Here’s a not all encompassing list of the product expansion Elastic has added since IPO. They’ve been busy.
-Infrastructure Monitoring
-APM
-SIEM
-EndPoint
-Enterprise Search
-On Prem Site Search
-On Prem App Search
-Elasticsearch Service on GCP
-Elasticsearch Service on Azure
-New Availability Zones for AWS, GCP, and Azure
Elastic has been in this space for years but they did not have out of the box solutions, so they have been spending on making that happen.
With all the green fields for both DDOG and ESTC and all the applications and logs and data points not being monitored, this full stack visibility market has a huge amount of headroom.
Elastic being the search core has a lot more optionality for the platform, but DataDog is a force of nature in the observability space. Undeniably.

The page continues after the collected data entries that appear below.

File: config.mk
export PLATFORM = sky130hd
export DESIGN_NAME = cfe_monitor
export DESIGN_NICKNAME = d
export VERILOG_FILES = /design/src/rtl/cfe_pkg.sv /design/src/rtl/cfe_land_track.sv /design/src/rtl/cfe_shadow_stack.sv /design/src/rtl/cfe_fault_reg.sv /design/src/rtl/cfe_monitor.sv
export SDC_FILE = /design/constraint.sdc
export NUM_CORES = 1
export LEC_CHECK = 0
export BUFFER_PORTS_ARGS = -buffer_cell sky130_fd_sc_hd__buf_2
export CORE_MARGIN = 5
export CORE_UTILIZATION = 57
export CTS_CLUSTER_SIZE = 14
export DETAILED_ROUTE_END_ITERATION = 16
export PLACE_DENSITY = 0.72
export SLEW_MARGIN = 10
export SYNTH_ARGS = -nofsm -noshare
export SYNTH_HDL_FRONTEND = slang
export SYNTH_SLANG_ARGS = --single-unit
export TNS_END_PERCENT = 30
File: constraint.sdc
create_clock -name clk -period 10.6 [get_ports clk]
set_clock_uncertainty 0.15 [all_clocks]
set_input_delay 0.53 -clock clk [delete_from_list [all_inputs] [get_ports clk]]
set_output_delay 0.53 -clock clk [all_outputs]
set_load 0.01 [all_outputs]
File: src/rtl/cfe_pkg.sv
package cfe_pkg;

   typedef enum logic [2:0] {
      CFE_OK           = 3'd0,
      CFE_LAND_MISS    = 3'd1,
      CFE_RET_MISMATCH = 3'd2,
      CFE_SS_OVERFLOW  = 3'd3,
      CFE_SS_UNDERFLOW = 3'd4
   } cfe_cause_e;

   localparam int CFE_CAUSE_W = 3;

endpackage

File: src/rtl/cfe_land_track.sv
module cfe_land_track (
   input  logic clk,
   input  logic rst_n,
   input  logic enable,
   input  logic halt,
   input  logic retire,
   input  logic tracked,
   input  logic is_land,
   output logic miss,
   output logic pending
);

   logic pending_q;
   logic step;

   assign step    = retire && !halt;
   assign miss    = step && pending_q && enable && !is_land;
   assign pending = pending_q;

   always_ff @(posedge clk or negedge rst_n) begin
      if (!rst_n) begin
         pending_q <= 1'b0;
      end else if (step) begin
         pending_q <= enable && tracked;
      end
   end


   land_clear_chk: assert property (@(posedge clk) disable iff (!rst_n)
      (step && !(enable && tracked)) |=> !pending_q);


   land_freeze_chk: assert property (@(posedge clk) disable iff (!rst_n)
      halt |=> $stable(pending_q));

endmodule

File: src/rtl/cfe_shadow_stack.sv
module cfe_shadow_stack #(
   parameter int DEPTH          = 16,
   parameter int ADDR_W         = 32,
   parameter bit CLEAR_ON_RESET = 1'b1
) (
   input  logic              clk,
   input  logic              rst_n,
   input  logic              enable,
   input  logic              halt,
   input  logic              retire,
   input  logic              push_req,
   input  logic              pop_req,
   input  logic [ADDR_W-1:0] addr,
   output logic              overflow,
   output logic              underflow,
   output logic              mismatch
);

   localparam int SP_W  = $clog2(DEPTH + 1);
   localparam int IDX_W = (DEPTH > 1) ? $clog2(DEPTH) : 1;

   if (DEPTH < 2) begin : g_bad_depth
      $error("cfe_shadow_stack: DEPTH must be at least 2");
   end
   if (ADDR_W < 1) begin : g_bad_width
      $error("cfe_shadow_stack: ADDR_W must be positive");
   end

   logic [SP_W-1:0]   sp_q;
   logic              full, empty, active;
   logic              do_push, do_pop;
   logic [IDX_W-1:0]  top_idx;
   logic [IDX_W-1:0]  wr_idx;
   logic [ADDR_W-1:0] ent_v [DEPTH];
   logic [ADDR_W-1:0] top_val;

   assign full    = (sp_q == SP_W'(DEPTH));
   assign empty   = (sp_q == '0);
   assign active  = retire && !halt && enable;
   assign do_push = active && push_req && !full;
   assign do_pop  = active && pop_req && !empty;
   assign wr_idx  = IDX_W'(sp_q);
   assign top_idx = empty ? '0 : IDX_W'(sp_q - SP_W'(1));
   assign top_val = ent_v[top_idx];

   assign overflow  = active && push_req && full;
   assign underflow = active && pop_req && empty;
   assign mismatch  = do_pop && (top_val != addr);

   always_ff @(posedge clk or negedge rst_n) begin
      if (!rst_n) begin
         sp_q <= '0;
      end else if (do_push) begin
         sp_q <= sp_q + SP_W'(1);
      end else if (do_pop) begin
         sp_q <= sp_q - SP_W'(1);
      end
   end

   for (genvar i = 0; i < DEPTH; i++) begin : g_ent
      logic [ADDR_W-1:0] q;
      logic              we;
      assign we       = do_push && (wr_idx == IDX_W'(i));
      assign ent_v[i] = q;
      if (CLEAR_ON_RESET) begin : g_rst
         always_ff @(posedge clk or negedge rst_n) begin
            if (!rst_n) begin
               q <= '0;
            end else if (we) begin
               q <= addr;
            end
         end
      end else begin : g_norst
         always_ff @(posedge clk) begin
            if (we) begin
               q <= addr;
            end
         end
      end
   end


   no_overflow_chk: assert property (@(posedge clk) disable iff (!rst_n)
      sp_q <= SP_W'(DEPTH));


   push_depth_chk: assert property (@(posedge clk) disable iff (!rst_n)
      do_push |=> (sp_q == $past(sp_q) + SP_W'(1)));


   pop_depth_chk: assert property (@(posedge clk) disable iff (!rst_n)
      do_pop |=> (sp_q == $past(sp_q) - SP_W'(1)));


   ss_off_chk: assert property (@(posedge clk) disable iff (!rst_n)
      !enable |=> $stable(sp_q));


   ss_freeze_chk: assert property (@(posedge clk) disable iff (!rst_n)
      halt |=> $stable(sp_q));


   no_underflow_chk: assert property (@(posedge clk) disable iff (!rst_n)
      underflow |-> !do_pop);

endmodule

File: src/rtl/cfe_fault_reg.sv
module cfe_fault_reg
   import cfe_pkg::*;
(
   input  logic                   clk,
   input  logic                   rst_n,
   input  logic                   land_miss,
   input  logic                   ret_mismatch,
   input  logic                   ss_overflow,
   input  logic                   ss_underflow,
   output logic                   fault,
   output logic [CFE_CAUSE_W-1:0] cause
);

   logic       fault_q;
   cfe_cause_e cause_q;
   cfe_cause_e cause_d;
   logic       any_d;

   always_comb begin
      cause_d = CFE_OK;
      if (land_miss) begin
         cause_d = CFE_LAND_MISS;
      end else if (ss_overflow) begin
         cause_d = CFE_SS_OVERFLOW;
      end else if (ss_underflow) begin
         cause_d = CFE_SS_UNDERFLOW;
      end else if (ret_mismatch) begin
         cause_d = CFE_RET_MISMATCH;
      end
   end

   assign any_d = land_miss || ret_mismatch || ss_overflow || ss_underflow;

   always_ff @(posedge clk or negedge rst_n) begin
      if (!rst_n) begin
         fault_q <= 1'b0;
         cause_q <= CFE_OK;
      end else if (!fault_q && any_d) begin
         fault_q <= 1'b1;
         cause_q <= cause_d;
      end
   end

   assign fault = fault_q;
   assign cause = cause_q;


   fault_sticky_chk: assert property (@(posedge clk) disable iff (!rst_n)
      fault_q |=> (fault_q && $stable(cause_q)));


   land_first_chk: assert property (@(posedge clk) disable iff (!rst_n)
      (!fault_q && land_miss) |=> (cause_q == CFE_LAND_MISS));


   cause_valid_chk: assert property (@(posedge clk) disable iff (!rst_n)
      fault_q == (cause_q != CFE_OK));

endmodule

File: src/rtl/cfe_monitor.sv
module cfe_monitor
   import cfe_pkg::*;
#(
   parameter int DEPTH          = 16,
   parameter int ADDR_W         = 32,
   parameter bit CLEAR_ON_RESET = 1'b1
) (
   input  logic              clk,
   input  logic              rst_n,
   input  logic              ibt_en,
   input  logic              ss_en,
   input  logic              retire_vld,
   input  logic              cls_jmp_dir,
   input  logic              cls_jmp_ind,
   input  logic              cls_call_dir,
   input  logic              cls_call_ind,
   input  logic              cls_ret,
   input  logic              cls_land,
   input  logic [ADDR_W-1:0] ret_addr,
   output logic              fault_vld,
   output logic [2:0]        fault_cause
);

   logic halt;
   logic tracked, push_req;
   logic land_miss, land_pending;
   logic ss_ovf, ss_unf, ss_mism;

   assign tracked  = cls_jmp_ind || cls_call_ind;
   assign push_req = cls_call_dir || cls_call_ind;

   cfe_land_track u_land (
      .clk     (clk),
      .rst_n   (rst_n),
      .enable  (ibt_en),
      .halt    (halt),
      .retire  (retire_vld),
      .tracked (tracked),
      .is_land (cls_land),
      .miss    (land_miss),
      .pending (land_pending)
   );

   cfe_shadow_stack #(
      .DEPTH          (DEPTH),
      .ADDR_W         (ADDR_W),
      .CLEAR_ON_RESET (CLEAR_ON_RESET)
   ) u_stack (
      .clk       (clk),
      .rst_n     (rst_n),
      .enable    (ss_en),
      .halt      (halt),
      .retire    (retire_vld),
      .push_req  (push_req),
      .pop_req   (cls_ret),
      .addr      (ret_addr),
      .overflow  (ss_ovf),
      .underflow (ss_unf),
      .mismatch  (ss_mism)
   );

   cfe_fault_reg u_fault (
      .clk          (clk),
      .rst_n        (rst_n),
      .land_miss    (land_miss),
      .ret_mismatch (ss_mism),
      .ss_overflow  (ss_ovf),
      .ss_underflow (ss_unf),
      .fault        (fault_vld),
      .cause        (fault_cause)
   );

   assign halt = fault_vld;

   // decoder contract: one class per retired instruction
   class_onehot_chk: assert property (@(posedge clk) disable iff (!rst_n)
      retire_vld |-> $onehot0({cls_jmp_dir, cls_jmp_ind, cls_call_dir,
                               cls_call_ind, cls_ret, cls_land}));


   land_fault_chk: assert property (@(posedge clk) disable iff (!rst_n)
      (land_pending && retire_vld && ibt_en && !cls_land && !fault_vld)
         |=> (fault_vld && fault_cause == 3'd1));


   direct_no_arm_chk: assert property (@(posedge clk) disable iff (!rst_n)
      (retire_vld && !fault_vld && (cls_jmp_dir || cls_call_dir || cls_land))
         |=> !land_pending);


   ibt_off_chk: assert property (@(posedge clk) disable iff (!rst_n)
      (!ibt_en && retire_vld && !fault_vld) |=> !land_pending);

endmodule

==> results.md <==
* Nets at 2269
* Leak at roughly 13 nW
* Die area at between 40000 and 50000 sq um
* Via density at 6.782
* Kind of critical path: register to register
* Cell Int Power at approximately 0.0052 W
* Top cells by count, synth: dfrtp_1, mux2_2, nand2_1
* Initial antenna violation count at 2
* Core area at about 44000 sq um
* Post-synth top area share at 51.41%
* CP endpoint: u_fault.cause[2]
* Maximum vdd ir drop at between 0.2 and 0.25 mV
* Pin slew with the least headroom to its limit at between 1000 and 1500 ps
* Final ANT Viol Nets at 0
* R2r endpoint: u_fault.cause[2]
* Hold depth at 3
* Unique masters post-synth at 84
* FF+latch count, synth at ~520
* DRT iter0 DRCs at ~2.6k
* DRC violations left at 0
* Sequential power share at ~32%
* Maxcap violations at 0
* Vias in the first global route at roughly 19k
* Combinational Power Share at roughly 47%
* Compound-Gate Fraction of Synth Area at 14.36%
* Drt pass-1 iters at 6
* Status: finished, final reports clean
* Die width at 221.1 microns
* Slew Limit Fails at 0
* Mean Syn Cell Area at approximately 11 sq um
* Switching share of power at between 40% and 50%
* Area share of fa/ha/maj cells after synthesis at less than 1%
* Total gr overflow at 0
* Clk sink count at 522
* Worst-Skew Late Latency at about 620 ps
* Final Hold Viols at 0
* Total GRT Usage at approximately a third
* NetSw at a little under 0.004 W
* Routability congestion estimate from global placement at slightly above 0.9
* Post-cts resize count at 0
* Normalized max-slew margin at between 20% and 30%
* Cells after Synth at approximately 2.3k
* First-pass GRT wire length at roughly 120000 microns
* Min-delay worst type: primary input to register
* Fmax at around 0.15 GHz
* Hpwl dp at approximately 46000 microns
* I/O pin count at 47
* Area Overhead vs Synth at 9.056%
* Total via count in the routed design at between 15k and 20k
* Crit start category: register
* TritonCTS clock tree: built
* Post-synth EDFFs at 0
* Pin count of the biggest net entering global routing at 94
* Mux cell area share after synthesis at between 20% and 30%
* Critical path required time at around 11000 ps
* Pre-CTS setup slack at around 4100 ps
* Sum Neg Setup Slack at 0 ps
* Synth Cell Area at about 25000 sq um
* Xor and xnor fraction of the mapped netlist area at less than 1%
* Async SR Flop Fraction at 100.0%
* Most common flop cell mapped by yosys: dfrtp_1
* Rows at 77
* Crit. End Element: register
* Count leader, synth: dfrtp_1
* Number of port buffers at 45
* Bufs on Longest Clock Path at 3
* Crit path from: u_stack.sp_q[0]
* Cell depth of the worst flop-to-flop path at 14
* Post-Route WL at approximately 80000 microns
* Cell taking the most area after synthesis: dfrtp_1
* Height of the die at ~220 microns
* Clk slew on worst S/H paths at approximately 60 ps
* Post-synthesis sequential area ratio at between 50% and 60%
* Unrepaired setup endpoints after global routing: no
* Clock power share at 21.2%
* Final setup viols at 0
* Number of CTS-inserted buffers at 53
* Tmin final at 6650 ps
* Power density over the cells at 329.1 nW/um^2
* Worst-path fanout max at 40
* Simple-gate portion of the synthesized area at about a tenth
* Layout cells sized above 1 at around 27%
* R2R Setup Slk at a little under 4000 ps
* Top post-synthesis cells by area: dfrtp_1, mux2_2, o21ai_0
* Syn nets at 2337
* Arrival time worst endpoint at between 7000 and 8000 ps
* Period utilization at ~63%
* Wire per inst at between 20 and 30 microns
* CTS Root Cell: clkbuf_16
* Initial Util at between 50% and 60%
* Final WS setup at around 4000 ps
* H-tree lvl count at 2
* Critical R2R Launch: u_stack.sp_q[0]
* Ys Warns at 0
* Largest family of logic cells by synthesized area: multiplexers
-- state kept, by name, summed over array words and instances, names as in the netlist --
signal,cells
u_fault.cause,3
u_land.pending,1
u_fault.fault,1
u_stack.sp_q,5
u_stack.g_ent.q,512
-- stage by stage --
stage          cells  utilization [%]  hold slack, ps  cell area [sq um]  total power, W
5_1_grt         2852            62.79           50.96              27700        0.009497
6_report        2854            62.80           23.30              27710        0.009118
3_5_place_dp    2757            58.71           313.5              25900        0.007073
2_1_floorplan   2289                -           84.41              25410        0.005638
4_1_cts         2851            62.78           18.87              27700        0.009006
3_3_place_gp    2757            58.71           304.0              25900        0.006949
-- how the worst min path moves through the flow --
stage | from | endpoint | slack, ps
detailed placement | u_stack.g_ent[6].q[12] | u_stack.g_ent[6].q[12] | 310
global route | cls_jmp_ind | u_land.pending | 50
CTS | cls_jmp_ind | u_land.pending | 20
floorplan | rst_n | u_fault.cause[0] | 80
finish | cls_jmp_ind | u_land.pending | 20
global placement | u_stack.g_ent[10].q[18] | u_stack.g_ent[10].q[18] | 300
-- layout make-up --
type,count,area [sq um]
antenna,3,7.507
clock buffer,77,1599
clock inverter,16,187.7
fill,3540,16420
inverter,21,78.83
multi-input combinational,1528,11420
sequential,522,13070
tap,592,740.7
timing repair buffer,95,613.1
-- cells in the final DEF, fill, tap and decap left out, drive strengths merged, types with 24 or more instances in the layout --
master / n
and2: 37
o21ai: 215
a21oi: 41
clkbuf: 77
nor3: 31
mux2: 390
a22oi: 24
dfrtp: 522
mux2i: 68
nand3: 28
o221ai: 26
nand2: 238
nor2: 82
a211oi: 39
buf: 94
-- power groups by stage --
stage | clock network, W | logic, W | registers [W]
3_3_place_gp | 0 | 0.00405 | 0.00290
6_report | 0.00193 | 0.00425 | 0.00293
2_1_floorplan | 0 | 0.00282 | 0.00282
5_1_grt | 0.00202 | 0.00448 | 0.00299
3_5_place_dp | 0 | 0.00412 | 0.00295
4_1_cts | 0.00195 | 0.00414 | 0.00292
-- critical path, cell delays in order (launching register included) --
cell,delay [ps]
dfrtp_4,690
inv_2,160
buf_4,510
ha_1,550
xnor2_2,410
nor2_4,890
buf_4,610
mux2i_1,330
o22ai_1,120
a2111o_1,390
or4b_1,590
nand4b_4,240
nor4_4,220
nand4_1,290
a221oi_2,350
-- metal layers --
layer,vias to the layer above,routed length (microns),global-route usage [%]
met5,-,0,0
met4,0,3260,13.07
met3,218,7714,5.791
met2,1047,35770,48.20
met1,9883,32400,44.89
li1,8207,-,-
-- logic make-up (layout without fill, tap and decap cells) --
| group | count (synthesis) | in the layout |
|---|---|---|
| buffers and inverters | 239 | 209 |
| other | 0 | 3 |
| adders and majority gates | 5 | 5 |
| and+or+nand+nor | 503 | 503 |
| xor gates and xnor gates | 14 | 14 |
| DFF | 522 | 522 |
| AOI/OAI and AO/OA | 546 | 546 |
| muxes | 460 | 460 |
-- what timing repair did --
item / in CTS / in global routing
setup buffers: 0 / 0
hold buffers: 1 / 0
hold endpoints to repair: 88 / 0
(Power assumes the default switching activity.)
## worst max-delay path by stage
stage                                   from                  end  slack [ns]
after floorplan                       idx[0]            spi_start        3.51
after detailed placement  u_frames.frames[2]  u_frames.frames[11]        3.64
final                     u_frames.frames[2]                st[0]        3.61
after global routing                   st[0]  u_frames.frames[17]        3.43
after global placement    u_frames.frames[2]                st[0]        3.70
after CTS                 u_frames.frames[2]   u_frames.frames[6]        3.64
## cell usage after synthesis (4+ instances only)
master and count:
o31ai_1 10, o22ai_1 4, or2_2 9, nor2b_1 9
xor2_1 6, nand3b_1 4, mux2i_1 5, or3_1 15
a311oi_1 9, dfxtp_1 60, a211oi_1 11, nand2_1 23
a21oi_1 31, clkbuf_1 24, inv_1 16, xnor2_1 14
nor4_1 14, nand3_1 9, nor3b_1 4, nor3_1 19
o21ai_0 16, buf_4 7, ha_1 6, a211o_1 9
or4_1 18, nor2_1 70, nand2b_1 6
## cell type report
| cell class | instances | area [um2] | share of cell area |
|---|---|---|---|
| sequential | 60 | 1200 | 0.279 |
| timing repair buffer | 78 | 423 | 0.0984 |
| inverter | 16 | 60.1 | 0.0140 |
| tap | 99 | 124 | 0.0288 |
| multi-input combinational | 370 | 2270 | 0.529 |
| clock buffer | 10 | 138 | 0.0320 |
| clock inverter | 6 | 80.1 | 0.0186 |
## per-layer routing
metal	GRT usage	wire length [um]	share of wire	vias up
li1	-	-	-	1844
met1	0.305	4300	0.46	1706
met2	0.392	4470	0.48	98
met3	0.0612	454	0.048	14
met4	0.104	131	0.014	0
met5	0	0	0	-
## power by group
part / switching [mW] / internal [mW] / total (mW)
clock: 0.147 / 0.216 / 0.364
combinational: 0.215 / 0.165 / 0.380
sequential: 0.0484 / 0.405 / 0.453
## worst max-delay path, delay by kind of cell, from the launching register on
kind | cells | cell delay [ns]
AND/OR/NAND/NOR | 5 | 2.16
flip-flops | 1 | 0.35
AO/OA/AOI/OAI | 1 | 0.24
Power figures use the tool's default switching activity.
$ cat src/rtl/cpisa_pkg.sv
package cpisa_pkg;

  typedef enum logic [2:0] {
    SQ_IDLE   = 3'd0,
    SQ_SETUP  = 3'd1,
    SQ_STROBE = 3'd2,
    SQ_HOLD   = 3'd3,
    SQ_DONE   = 3'd4
  } seq_state_t;

  typedef enum logic [1:0] {
    AK_BYTE_RD = 2'd0,
    AK_BYTE_WR = 2'd1,
    AK_WORD_RD = 2'd2,
    AK_WORD_WR = 2'd3
  } access_kind_t;

endpackage
### config.mk
export PLATFORM = sky130hd
export DESIGN_NAME = supply_supervisor
export DESIGN_NICKNAME = d
export VERILOG_FILES = /design/src/rtl/supv_pkg.sv /design/src/rtl/supv_hold_filter.sv /design/src/rtl/supv_blank_timer.sv /design/src/rtl/supply_supervisor.sv
export SDC_FILE = /design/constraint.sdc
export NUM_CORES = 1
export LEC_CHECK = 0
export CORE_MARGIN = 4
export CORE_UTILIZATION = 66
export DETAILED_ROUTE_END_ITERATION = 8
export PLACE_DENSITY_LB_ADDON = 0.08
export SLEW_MARGIN = 30
export SYNTH_ARGS = -nofsm -noshare
export SYNTH_HDL_FRONTEND = slang
export SYNTH_SLANG_ARGS = --single-unit
### constraint.sdc
create_clock -name clk -period 3.4 [get_ports clk]
set_input_delay 0.34 -clock clk [delete_from_list [all_inputs] [get_ports clk]]
set_output_delay 0.34 -clock clk [all_outputs]
set_load 0.02 [all_outputs]
### src/rtl/supv_pkg.sv
package supv_pkg;
    typedef enum logic [1:0] {
        ST_BLANK      = 2'd0,
        ST_RUN        = 2'd1,
        ST_LATCHED    = 2'd2,
        ST_REMOTE_OFF = 2'd3
    } supv_state_t;
endpackage

### src/rtl/supv_hold_filter.sv
// Level qualifier: the output takes the input's value only after the input
// has differed from it for DLY consecutive clock edges.
module supv_hold_filter #(
    parameter int   DLY     = 4,
    parameter logic RST_VAL = 1'b0
) (
    input  logic clk,
    input  logic rst_n,
    input  logic in_lvl,
    output logic q_lvl
);
    localparam int CW = (DLY > 1) ? $clog2(DLY) : 1;
    localparam logic [CW-1:0] LAST = CW'(DLY - 1);

    logic [CW-1:0] cnt;

    always_ff @(posedge clk or negedge rst_n) begin
        if (!rst_n) begin
            q_lvl <= RST_VAL;
            cnt   <= '0;
        end else if (in_lvl == q_lvl) begin
            cnt <= '0;
        end else if (cnt == LAST) begin
            q_lvl <= in_lvl;
            cnt   <= '0;
        end else begin
            cnt <= cnt + 1'b1;
        end
    end

    AST_HOLD_STABLE: assert property (@(posedge clk) disable iff (!rst_n)
        (in_lvl == q_lvl) |=> $stable(q_lvl));
    AST_CNT_BOUND: assert property (@(posedge clk) disable iff (!rst_n)
        (cnt <= LAST));
endmodule
$ cat src/rtl/cfg3w_regs.sv
module cfg3w_regs
  import cfg3w_pkg::*;
#(
  parameter int SR_W = W1_BITS + 1
) (
  input  logic            clk,
  input  logic            rst,
  input  logic            lose,
  input  logic            load,
  input  logic [SR_W-1:0] sr,
  output word1_t          w1,
  output word2_t          w2
);
  always_ff @(posedge clk) begin
    if (rst || lose) begin
      w1 <= W1_DEFAULT;
      w2 <= W2_DEFAULT;
    end else if (load) begin
      if (sr[0]) w1 <= word1_t'(sr[W1_BITS:1]);
      else       w2 <= word2_t'(sr[W2_BITS:1]);
    end
  end
endmodule

$ cat src/rtl/cfg3w_decode.sv
module cfg3w_decode
  import cfg3w_pkg::*;
(
  input  logic              clk,
  input  logic              rst,
  input  word1_t            w1,
  input  word2_t            w2,
  output logic [DIV_W-1:0]  ref_div,
  output logic [DIV_W-1:0]  main_div,
  output logic [SW_W-1:0]   swallow,
  output logic [PROG_W-1:0] prog_div,
  output logic              flt_pol,
  output logic              comp_pol,
  output logic              pump_pol,
  output logic              flt_en,
  output logic              comp_en,
  output logic [PCT_W-1:0]  flt_pct,
  output logic [PCT_W-1:0]  pump_pct,
  output logic [2:0]        dac_code,
  output logic              dbl_en,
  output logic              amp_en,
  output logic [PCT_W-1:0]  comp_pct,
  output logic [2:0]        test_code
);
  word1_t a;
  word2_t b;
  logic [DIV_W-1:0] main_n;

  assign a = rst ? W1_DEFAULT : w1;
  assign b = rst ? W2_DEFAULT : w2;
  assign main_n = main_ratio(a.main_code);

  always_ff @(posedge clk) begin
    ref_div   <= ref_ratio(a.ref_code);
    main_div  <= main_n;
    swallow   <= a.swal;
    prog_div  <= {main_n, {SW_W{1'b0}}} + PROG_W'(a.swal);
    flt_pol   <= a.flt_pol;
    comp_pol  <= a.comp_pol;
    pump_pol  <= a.pump_pol;
    flt_en    <= a.flt_en;
    comp_en   <= a.comp_en;
    flt_pct   <= scale_pct(a.flt_scl);
    pump_pct  <= scale_pct(a.pump_scl);
    dac_code  <= a.dac_code;
    dbl_en    <= b.dbl_en;
    amp_en    <= b.amp_en;
    comp_pct  <= scale_pct(b.comp_scl);
    test_code <= b.test_code;
  end
endmodule
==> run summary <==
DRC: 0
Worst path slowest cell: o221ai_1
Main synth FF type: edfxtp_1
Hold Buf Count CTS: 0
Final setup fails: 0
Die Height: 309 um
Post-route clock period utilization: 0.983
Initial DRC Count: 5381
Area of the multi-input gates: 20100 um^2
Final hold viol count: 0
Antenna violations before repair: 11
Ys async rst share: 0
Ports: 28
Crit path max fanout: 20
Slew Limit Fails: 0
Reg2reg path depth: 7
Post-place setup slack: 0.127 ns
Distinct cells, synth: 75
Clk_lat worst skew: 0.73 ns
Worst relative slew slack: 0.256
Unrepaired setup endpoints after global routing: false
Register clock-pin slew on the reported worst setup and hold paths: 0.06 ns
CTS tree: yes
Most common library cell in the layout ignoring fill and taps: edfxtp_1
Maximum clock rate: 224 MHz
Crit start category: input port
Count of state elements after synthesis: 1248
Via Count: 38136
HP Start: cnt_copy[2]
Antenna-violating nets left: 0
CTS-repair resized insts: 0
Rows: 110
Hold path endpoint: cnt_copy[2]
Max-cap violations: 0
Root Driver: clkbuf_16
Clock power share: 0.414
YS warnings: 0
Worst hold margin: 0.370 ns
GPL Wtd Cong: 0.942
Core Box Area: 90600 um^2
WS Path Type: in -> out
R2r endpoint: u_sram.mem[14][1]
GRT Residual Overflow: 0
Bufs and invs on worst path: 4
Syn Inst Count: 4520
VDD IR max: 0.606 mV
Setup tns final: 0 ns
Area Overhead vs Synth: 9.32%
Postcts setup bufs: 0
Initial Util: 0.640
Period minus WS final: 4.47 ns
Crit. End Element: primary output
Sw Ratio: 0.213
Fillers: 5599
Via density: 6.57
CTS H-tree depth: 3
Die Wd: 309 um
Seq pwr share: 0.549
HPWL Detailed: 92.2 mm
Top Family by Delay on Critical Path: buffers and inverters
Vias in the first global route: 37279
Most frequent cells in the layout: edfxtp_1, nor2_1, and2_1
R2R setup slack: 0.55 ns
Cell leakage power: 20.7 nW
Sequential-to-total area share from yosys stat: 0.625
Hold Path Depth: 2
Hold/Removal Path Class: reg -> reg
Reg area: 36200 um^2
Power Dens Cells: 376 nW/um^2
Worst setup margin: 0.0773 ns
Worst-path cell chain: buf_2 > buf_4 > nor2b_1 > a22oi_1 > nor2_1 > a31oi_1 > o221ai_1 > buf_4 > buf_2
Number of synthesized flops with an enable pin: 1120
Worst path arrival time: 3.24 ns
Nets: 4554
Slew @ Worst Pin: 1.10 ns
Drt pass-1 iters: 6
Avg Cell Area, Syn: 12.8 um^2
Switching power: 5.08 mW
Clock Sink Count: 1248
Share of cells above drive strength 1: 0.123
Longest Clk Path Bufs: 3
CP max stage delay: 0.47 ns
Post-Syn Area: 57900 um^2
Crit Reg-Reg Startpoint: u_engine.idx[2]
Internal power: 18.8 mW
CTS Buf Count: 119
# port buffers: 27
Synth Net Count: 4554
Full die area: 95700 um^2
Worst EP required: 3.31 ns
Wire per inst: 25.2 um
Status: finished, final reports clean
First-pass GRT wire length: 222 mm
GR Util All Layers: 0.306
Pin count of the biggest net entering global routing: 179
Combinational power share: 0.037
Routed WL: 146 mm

As I recall they were not 3D printing but Nat. Gas engine companies. Westport was the company with dubious profitability. Things went very sour for Westport. (Although ironically you could have trebled your money if you waited for it to sink to a dollar before investing).
Saul was equally prescient then as he is now, although his investing criteria have changed considerably.
Thanks Ian, for your kind words. Yes it was Westport, which at the time was a MF darling and used in all their advertising. It was selling at about $31 when I wrote about it. As I remember, it had revenue of about $30 m1llion in the most recent quarter, and losses of $36 million. Note: that wasn’t expenses of $36 million, and losses of $6 million, it was LOSSES of $36 million which meant costs of $66 million (give or take). And they had gross margins of 28%. I pointed out that even at 30% margins they would only bring in another $9 million in gross margin if revenue rose 100%, so they would have to quintuple their revenue (up 400%) in order to break even. And that was with five times sales but no increase in operating expenses! And management was predicting 15% growth. In other words it was impossible to break even.
I tried several times to warn people. They hated me, just hated me, for saying this because they had truly fallen in love with the stock. I got so many posts attacking me. As you pointed out the stock fell from $31.00 when I wrote, to $1.28. (It’s now at $2.56). The numbers do matter. The ability to become profitable does matter.
It was Westport that kind of made me famous on the MF.
If we are looking for a reason, to buy, we will find one. Whether it is where DDOG is in the S-curve, path to profitability or whatever. However, I believe we are left stretching our head with this one. Is the market rational?
I guess we all have a short memory even though we all suffered this high valuation sector rotation.
I did the unthinkable going against Saul and several others and sold my small 2% position in DDOG – mainly because of valuation. The other metrics are fantastic, but I can’t leave out valuation now.
Other than perhaps ZM, this valuation is ridiculously high compare to our other SaaS companies. I use the funds to add more AYX, the best bargain in the entire lot.
That said, with all these new IPOs giving us a bargain around lockup expiration date, I would revisit this stock around data time. CRWD is coming up Dec 12!
DataDog is growing faster and accelerated and is loosing less. And is valued much higher. So upside will be limited by that but still, with those fundamentals…
Long both
I agree, Darth. Maybe another way to say it is that with companies burning as much cash as ESTC, the valuation will definitely be lower. But that means more potential if we’re right about the company.
That seems to be Dreamer’s point. More potential long term. Saul’s point seems to be, more certainty short term. Like, here’s a company who is already showing results. We’re not techies, so why bet that ESTC will figure out the profitability thing later and that the market will again love it.
I think that’s exactly what Dreamer and the rest of us are betting on with ESTC…and others like MDB.
Maybe a better challenge for Saul: Why do you feel differently about ESTC than MDB?
Bear
Also long both, although I’m trimming DDOG a bit today. $12 billion is just a lot for a company that surpassed $300m in TTM revenue less than 24 hours ago!